El patrón meneó la cabeza.
—Escuche, patrón Baldi, hay un modo de conciliar todo esto —dijo Jacopo—; zarpen, que yo me quedo con el herido para cuidarle.
—¿Y vas a renunciar a la parte que te corresponde para quedarte conmigo?
—Sí —dijo Jacopo—, y no lo lamento.
—Vamos, eres un buen muchacho, Jacopo —dijo Edmond—, Dios te recompensará tu buena voluntad; pero no necesito a nadie, gracias; me restableceré con un día o dos de reposo, y espero encontrar entre las rocas alguna hierba buena contra las contusiones.

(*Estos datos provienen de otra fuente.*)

$ cat src/rtl/mm_pkg.sv
// mm_pkg: shared FP32 operand type, zero constant and feeder state encoding.
// Also imported by the downstream result collector.
package mm_pkg;
   typedef logic [31:0] fp32_t;
   localparam fp32_t FP_ZERO = 32'h0000_0000;
   typedef enum logic [2:0] {IDLE, CLEAR, STREAM, DRAIN, DONE} feeder_state_t;
endpackage

$ cat src/rtl/systolic_feeder_if.sv
// systolic_feeder_if: operand write port, control and PE-edge bus of the feeder.
// master: drives wr_*, start, pe_overflow; observes lanes, enables and status.
// slave : the feeder itself.
interface systolic_feeder_if #(parameter int N = 4);
   localparam int AW = $clog2(N*N);
   logic             wr_en;
   logic             wr_sel;
   logic [AW-1:0]    wr_addr;
   mm_pkg::fp32_t    wr_data;
   logic             start;
   logic             pe_overflow;
   logic [N*32-1:0]  a_lane;
   logic [N*32-1:0]  b_lane;
   logic             acc_clr;
   logic             mult_en;
   logic             add_en;
   logic             out_en;
   logic             busy;
   logic             done;
   logic             wr_rej;
   logic             ovf_flag;
   modport master (output wr_en, wr_sel, wr_addr, wr_data, start, pe_overflow,
                   input a_lane, b_lane, acc_clr, mult_en, add_en, out_en, busy, done, wr_rej, ovf_flag);
   modport slave  (input wr_en, wr_sel, wr_addr, wr_data, start, pe_overflow,
                   output a_lane, b_lane, acc_clr, mult_en, add_en, out_en, busy, done, wr_rej, ovf_flag);
endinterface

$ cat src/rtl/enable_delay.sv
// enable_delay: DEPTH-cycle single-bit delay line with async active-high reset.
// Ports: clk, reset, d_i (input bit), q_o (d_i delayed by DEPTH cycles).
module enable_delay #(parameter int DEPTH = 1) (
   input  logic clk,
   input  logic reset,
   input  logic d_i,
   output logic q_o
);
   logic [DEPTH-1:0] sr_q;
   always_ff @(posedge clk or posedge reset)
      if (reset) sr_q <= '0;
      else       sr_q <= (sr_q << 1) | DEPTH'(d_i);
   assign q_o = sr_q[DEPTH-1];
endmodule

$ cat src/rtl/systolic_feeder.sv
// systolic_feeder: holds A/B operand banks and streams them diagonally skewed into an N x N systolic array.
// Ports: clk, reset (async, active-high), bus (systolic_feeder_if.slave: write port, start,
// pe_overflow in; skewed lanes, PE enables, acc_clr, busy, done, wr_rej, ovf_flag out).
module systolic_feeder import mm_pkg::*; #(
   parameter int N         = 4,
   parameter int MULT_LAT  = 1,
   parameter int ADD_LAT   = 1,
   parameter int DRAIN_CYC = 8
) (
   input logic clk,
   input logic reset,
   systolic_feeder_if.slave bus
);
   localparam int AW = $clog2(N*N);
   localparam int CW = $clog2(2*N + DRAIN_CYC);
   feeder_state_t   state_q;
   logic [CW-1:0]   cnt_q;
   fp32_t           a_q [N*N];
   fp32_t           b_q [N*N];
   logic [N*32-1:0] a_lane_q, b_lane_q, a_lane_d, b_lane_d;
   logic            acc_clr_q, mult_en_q, busy_q, done_q, wr_rej_q, ovf_q;
   logic            idle, stream_last, load_lanes, wr_ok, add_en_w, out_en_w;
   int              t_nxt;
   assign idle        = state_q == IDLE;
   assign stream_last = state_q == STREAM && cnt_q == CW'(2*N - 2);
   // Lanes are registered, so they are computed for the stream index of the coming cycle.
   assign load_lanes  = state_q == CLEAR || (state_q == STREAM && !stream_last);
   assign t_nxt       = state_q == CLEAR ? 0 : int'(cnt_q) + 1;
   assign wr_ok       = bus.wr_en && idle && ({1'b0, bus.wr_addr} < (AW+1)'(N*N));
   always_comb begin
      a_lane_d = '0;
      b_lane_d = '0;
      for (int i = 0; i < N; i++)
         if (load_lanes && t_nxt >= i && t_nxt < i + N) begin
            a_lane_d[32*i +: 32] = a_q[AW'(i*N + t_nxt - i)];
            b_lane_d[32*i +: 32] = b_q[AW'((t_nxt - i)*N + i)];
         end
   end
   always_ff @(posedge clk or posedge reset)
      if (reset) begin
         state_q   <= IDLE;
         cnt_q     <= '0;
         a_q       <= '{default: FP_ZERO};
         b_q       <= '{default: FP_ZERO};
         a_lane_q  <= '0;
         b_lane_q  <= '0;
         acc_clr_q <= 1'b0;
         mult_en_q <= 1'b0;
         busy_q    <= 1'b0;
         done_q    <= 1'b0;
         wr_rej_q  <= 1'b0;
         ovf_q     <= 1'b0;
      end else begin
         a_lane_q <= a_lane_d;
         b_lane_q <= b_lane_d;
         wr_rej_q <= bus.wr_en && !wr_ok;
         if (wr_ok && bus.wr_sel)  b_q[bus.wr_addr] <= bus.wr_data;
         if (wr_ok && !bus.wr_sel) a_q[bus.wr_addr] <= bus.wr_data;
         ovf_q <= (idle && bus.start) ? 1'b0 : ovf_q | (bus.pe_overflow && busy_q);
         case (state_q)
            IDLE:
               if (bus.start) begin
                  state_q   <= CLEAR;
                  acc_clr_q <= 1'b1;
                  busy_q    <= 1'b1;
               end
            CLEAR: begin
               state_q   <= STREAM;
               cnt_q     <= '0;
               acc_clr_q <= 1'b0;
               mult_en_q <= 1'b1;
            end
            STREAM:
               if (stream_last) begin
                  state_q   <= DRAIN;
                  cnt_q     <= '0;
                  mult_en_q <= 1'b0;
               end else cnt_q <= cnt_q + 1'b1;
            DRAIN:
               if (cnt_q == CW'(DRAIN_CYC - 1)) begin
                  state_q <= DONE;
                  done_q  <= 1'b1;
               end else cnt_q <= cnt_q + 1'b1;
            DONE: begin
               state_q <= IDLE;
               done_q  <= 1'b0;
               busy_q  <= 1'b0;
            end
            default: state_q <= IDLE;
         endcase
      end
   enable_delay #(.DEPTH(MULT_LAT)) u_add_dly (.clk(clk), .reset(reset), .d_i(mult_en_q), .q_o(add_en_w));
   enable_delay #(.DEPTH(ADD_LAT))  u_out_dly (.clk(clk), .reset(reset), .d_i(add_en_w),  .q_o(out_en_w));
   assign bus.a_lane   = a_lane_q;
   assign bus.b_lane   = b_lane_q;
   assign bus.acc_clr  = acc_clr_q;
   assign bus.mult_en  = mult_en_q;
   assign bus.add_en   = add_en_w;
   assign bus.out_en   = out_en_w;
   assign bus.busy     = busy_q;
   assign bus.done     = done_q;
   assign bus.wr_rej   = wr_rej_q;
   assign bus.ovf_flag = ovf_q;
endmodule

$ cat src/flat_wrapper.sv
// flat-port wrapper written by rule: the top's interface ports become plain ports
module systolic_feeder_flat import mm_pkg::*;
#(
   parameter int N         = 4,
   parameter int MULT_LAT  = 1,
   parameter int ADD_LAT   = 1,
   parameter int DRAIN_CYC = 8
)
  (clk, reset, bus_wr_en, bus_wr_sel, bus_wr_addr, bus_wr_data, bus_start, bus_pe_overflow, bus_a_lane, bus_b_lane, bus_acc_clr, bus_mult_en, bus_add_en, bus_out_en, bus_busy, bus_done, bus_wr_rej, bus_ovf_flag);
  systolic_feeder_if #(.N(N)) bus_i ();
  input logic clk;
  input logic reset;
  input wire logic [$bits(bus_i.wr_en)-1:0] bus_wr_en;
  input wire logic [$bits(bus_i.wr_sel)-1:0] bus_wr_sel;
  input wire logic [$bits(bus_i.wr_addr)-1:0] bus_wr_addr;
  input wire logic [$bits(bus_i.wr_data)-1:0] bus_wr_data;
  input wire logic [$bits(bus_i.start)-1:0] bus_start;
  input wire logic [$bits(bus_i.pe_overflow)-1:0] bus_pe_overflow;
  output wire logic [$bits(bus_i.a_lane)-1:0] bus_a_lane;
  output wire logic [$bits(bus_i.b_lane)-1:0] bus_b_lane;
  output wire logic [$bits(bus_i.acc_clr)-1:0] bus_acc_clr;
  output wire logic [$bits(bus_i.mult_en)-1:0] bus_mult_en;
  output wire logic [$bits(bus_i.add_en)-1:0] bus_add_en;
  output wire logic [$bits(bus_i.out_en)-1:0] bus_out_en;
  output wire logic [$bits(bus_i.busy)-1:0] bus_busy;
  output wire logic [$bits(bus_i.done)-1:0] bus_done;
  output wire logic [$bits(bus_i.wr_rej)-1:0] bus_wr_rej;
  output wire logic [$bits(bus_i.ovf_flag)-1:0] bus_ovf_flag;
  assign bus_i.wr_en = bus_wr_en;
  assign bus_i.wr_sel = bus_wr_sel;
  assign bus_i.wr_addr = bus_wr_addr;
  assign bus_i.wr_data = bus_wr_data;
  assign bus_i.start = bus_start;
  assign bus_i.pe_overflow = bus_pe_overflow;
  assign bus_a_lane = bus_i.a_lane;
  assign bus_b_lane = bus_i.b_lane;
  assign bus_acc_clr = bus_i.acc_clr;
  assign bus_mult_en = bus_i.mult_en;
  assign bus_add_en = bus_i.add_en;
  assign bus_out_en = bus_i.out_en;
  assign bus_busy = bus_i.busy;
  assign bus_done = bus_i.done;
  assign bus_wr_rej = bus_i.wr_rej;
  assign bus_ovf_flag = bus_i.ovf_flag;
  systolic_feeder #(.N(N), .MULT_LAT(MULT_LAT), .ADD_LAT(ADD_LAT), .DRAIN_CYC(DRAIN_CYC)) u_core (.clk(clk), .reset(reset), .bus(bus_i));
endmodule
$ cat config.mk
export PLATFORM = sky130hd
export DESIGN_NAME = systolic_feeder_flat
export DESIGN_NICKNAME = d
export VERILOG_FILES = /design/src/rtl/mm_pkg.sv /design/src/rtl/systolic_feeder_if.sv /design/src/rtl/enable_delay.sv /design/src/rtl/systolic_feeder.sv /design/src/flat_wrapper.sv
export SDC_FILE = /design/constraint.sdc
export NUM_CORES = 2
export LEC_CHECK = 0
export BUFFER_PORTS_ARGS = -buffer_cell sky130_fd_sc_hd__buf_2
export CORE_MARGIN = 4
export CORE_UTILIZATION = 55
export DETAILED_ROUTE_END_ITERATION = 8
export PLACE_DENSITY = 0.8
export SYNTH_ARGS = -nofsm -noshare
export SYNTH_HDL_FRONTEND = slang
export SYNTH_SLANG_ARGS = --single-unit
$ cat constraint.sdc
create_clock -name clk -period 36.3 [get_ports clk]
set_input_delay 1.815 -clock clk [delete_from_list [all_inputs] [get_ports clk]]
set_output_delay 1.815 -clock clk [all_outputs]
set_load 0.02 [all_outputs]
==> results.toml <==
[worst_setup_path]
start_kind = "flip-flop"
worst-setup-path-type = "reg -> reg"
worstPathMaxFanout = 66
reg2reg_depth = 15
r2r_slack_ns = 29.57
required_ns = 36.96
cp.arrival_ns = 7.39
timing.rr.end = "u_core.bus.a_lane[54]"
cp-end-kind = "flip-flop"
worstReg2RegStart = "u_core.cnt_q[0]"

[layout]
area_delta_synth_final_pct = 11.8
layout.cells.most_common = "dfrtp_1"
postLayoutCoreUtil_pct = 62.3
fin_nets = 4644
final_cell_mix = "dfrtp_1 (1295), mux2_2 (1010), nand2_1 (446)"
drive_gt1_share_pct = 38.5

[clocking]
clock-sinks = 1295
cts-root-buf = "clkbuf_16"
cts_buffers = 134
cts.clk_slew.worst_paths_ns = 0.06
post_cts_resized = 0
postCtsHoldBufs = 0
clk_latency_ns = 0.75
h-tree-depth = 4
cts_setup_buffers = 0
clockBufferDepth = 3
tritoncts = "done"

[routing]
ant_nets = 0
dr.pass1.iters = 6
drtIter0Drc = 4513
vias_per_cell = 6.55
vias = 39900
route.detailed.drc = 0
drt-total-wl_um = 169000
post_drt_wl_per_cell_um = 27.8

[sta]
fin_tns_setup_ns = 0
slew_headroom_pct = 10.3
maxSlewViolCount = 0
finalCritPeriodShare_pct = 18.5
setup_viol = 0
max_slew.worst_pin.slew_ns = 1.34
holdWs_ns = 0.373
period_needed_ns = 6.73
layout_setup_ws_ns = 29.57
timing.fmax_ghz = 0.149
finClkSkew_ns = 0.0229
hold_viol = 0
rsz0062_at_grt = "no"

[die]
dieArea_sq_um = 111000
start_util_pct = 55.7
row_count = 118
num_io_pins = 306
dieHeight_um = 333
dieWidth_um = 333
coreArea_sq_um = 104000

[synth]
postSynthCellCount = 4493
synth_flop_cell = "dfrtp_1"
synth.ff_latch_count = 1295
syn_nets = 4539
synth_top_area_share_pct = 55.8
synth_area_per_cell_sq_um = 12.9
ys_seq_area_share_pct = 55.8
synth_area_sq_um = 58100
synth_area_leader_cell = "dfrtp_1"
synth_edf_count = 0
async_flop_share_pct = 100
yosysWarnings = 0
synth_cell_types = 68
yosys-top-cells-area = "dfrtp_1 (56%), mux2_2 (20%), mux4_2 (3.9%)"

[flow_run]
cap_violations = 0

[placement]
portBuffers = 305
post-place-ws_ns = 29.59
place_congestion = 0.865
hpwl_um = 97400

[grt]
grt_usage_pct = 30.2
grt_max_degree = 175
antenna_found_initial = 22
overflow = 0
grt_pass1_wl_um = 256000
grt_pass1_vias = 40100

[power_and_ir_drop]
ir_drop_mv = 0.156
power_density_nw_per_um2 = 90.5
cellLeakagePower_nw = 31.4

[hold_path]
hold_path_end = "u_core.u_out_dly.q_o"
hold_class = "reg -> reg"
min_from = "u_core.u_add_dly.q_o"
min_path_cells = 0

[status]
status = "finished, final reports clean"
==> synthesized netlist by cell type, types with 3 or more instances <==
cell type	count
o221ai_1	63
nor3_1	10
nand3_1	12
o31ai_1	32
a21oi_1	111
mux2_1	14
nand2b_1	3
mux2_2	1010
o21a_1	64
nand3b_1	4
and2_1	33
buf_6	4
o2bb2ai_2	30
o22ai_1	65
inv_1	8
buf_1	37
o21ai_1	8
buf_2	119
nor2b_1	6
o21ai_0	34
a221oi_1	124
a32oi_1	30
ha_1	4
clkbuf_1	245
mux2i_1	143
mux4_2	101
nor3_2	4
nor2_1	285
a311oi_1	25
and3_1	32
nand2_1	446
buf_4	16
xnor2_2	3
dfrtp_1	1295
xnor2_1	3
a31oi_1	33
==> critical path, stage by stage, from the launching register on <==
cell and delay (ns):
dfrtp_1 0.70, inv_1 0.27, ha_1 0.64, nor2_4 0.07, buf_4 0.40, clkinv_1 0.13
buf_4 0.58, ha_1 0.83, xnor3_4 0.71, buf_4 0.68, buf_4 0.75, nand2_1 0.14
a31oi_1 0.18, o221ai_1 0.13, o21a_1 0.18, o2bb2ai_2 0.13
==> power by group <==
group	leakage (nW)	total (mW)	internal [mW]	switching, mW
registers	17.7	1.86	1.70	0.165
logic	11.4	2.62	0.879	1.74
clock network	2.21	1.39	0.805	0.588
total	31.4	5.87	3.38	2.49
==> registers in the layout, indices dropped and copies added, names as in the netlist <==
register              flops
u_core.bus.a_lane       128
u_core.bus.busy           1
u_core.cnt_q              4
u_core.a_q              512
u_core.u_out_dly.q_o      1
u_core.u_add_dly.q_o      1
u_core.state_q            3
u_core.b_q              512
u_core.bus.acc_clr        1
u_core.bus.ovf_flag       1
u_core.bus.mult_en        1
u_core.bus.b_lane       128
u_core.bus.wr_rej         1
u_core.bus.done           1
==> worst max-delay path by stage <==
| stage | startpoint | endpoint | slack, ns | cells past startpoint |
|---|---|---|---|---|
| 6_report | u_core.cnt_q[0] | u_core.bus.a_lane[54] | 29.57 | 15 |
| 5_1_grt | u_core.cnt_q[0] | u_core.bus.a_lane[50] | 29.34 | 15 |
| 4_1_cts | u_core.cnt_q[0] | u_core.bus.a_lane[60] | 29.76 | 15 |
| 3_5_place_dp | reset | u_core.a_q[449] | 29.59 | 7 |
| 3_3_place_gp | reset | u_core.a_q[336] | 29.68 | 7 |
| 2_1_floorplan | reset | u_core.a_q[0] | 16.58 | 1 |
==> metrics by stage <==
stage / area [sq um] / cells / power (mW)
2_1_floorplan: 58100 / 4493 / 3.62
5_1_grt: 64900 / 6081 / 6.10
6_report: 64900 / 6088 / 5.87
3_3_place_gp: 60400 / 5842 / 4.37
3_5_place_dp: 60400 / 5842 / 4.42
4_1_cts: 64900 / 6081 / 5.83
==> layer usage <==
layer | up-vias | GRT usage, % | part of all wire, %
met1 | 20700 | 40.3 | 39
met2 | 2185 | 45.9 | 45
met3 | 519 | 8.02 | 10
li1 | 16500 | - | -
met4 | 14 | 15.0 | 5.4
met5 | - | 0 | 0.057
==> cells by family (layout without fill, tap and decap cells) <==
logic type,after synthesis,after routing,synth area share (%)
adders and majority gates,4,4,0.0862
other,0,7,0
AOI/OAI and AO/OA,634,634,8.29
buffers and inverters,432,640,3.21
and+or+nand+nor,851,851,6.10
xor gates and xnor gates,9,9,0.256
muxes,1268,1268,26.2
DFF,1295,1295,55.8
==> layout make-up <==
class | count | area (sq um)
diodes | 7 | 17.5
clock buffers | 189 | 3890
clock inverters | 50 | 584
fillers | 7836 | 39300
inverters | 10 | 48.8
multi-input cells | 2766 | 24000
flip-flops and latches | 1295 | 32400
well taps | 1380 | 1730
repair buffers | 391 | 2210
(Power assumes the default switching activity.)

Y una extraña sonrisa cruzó los labios de Dantès; estrechó la mano de Jacopo efusivamente, pero permaneció inquebrantable en su resolución de quedarse, y de quedarse solo.
Los contrabandistas dejaron a Edmond lo que les había pedido y se alejaron, no sin volver la cabeza varias veces, haciéndole todas las señales posibles de un cordial adiós, a lo que Edmond respondía solamente con la mano, como si no pudiera mover el resto del cuerpo.
Después, cuando les perdió de vista:
—Es extraño —murmuró Dantès riendo—, que sea entre hombres así donde encuentre pruebas de amistad y actos de verdadera entrega.
Entonces, se fue arrastrando con precaución hasta la punta de un risco que le ocultaba la visión del mar, y desde allí, vio cómo la tartana zarpaba, levaba el ancla, se balanceaba gentilmente como una gaviota que va a emprender el vuelo, y después partía.
Al cabo de una hora, había desaparecido completamente del horizonte: al menos, desde el lugar en el que él estaba, era imposible verla.
Entonces Dantès se levantó, más ágil y más ligero que uno de los cabritillos que saltaban entre mirtos y lentiscos por los riscos salvajes, cogió el fusil con una mano, la azada con la otra y corrió a la roca en la que desembocaban las otras que tenían los cortes que había observado anteriormente.
—Y ahora —exclamó, recordando esa historia del pescador árabe que le había contado Faria—, ahora: ¡ábrete, Sesamo!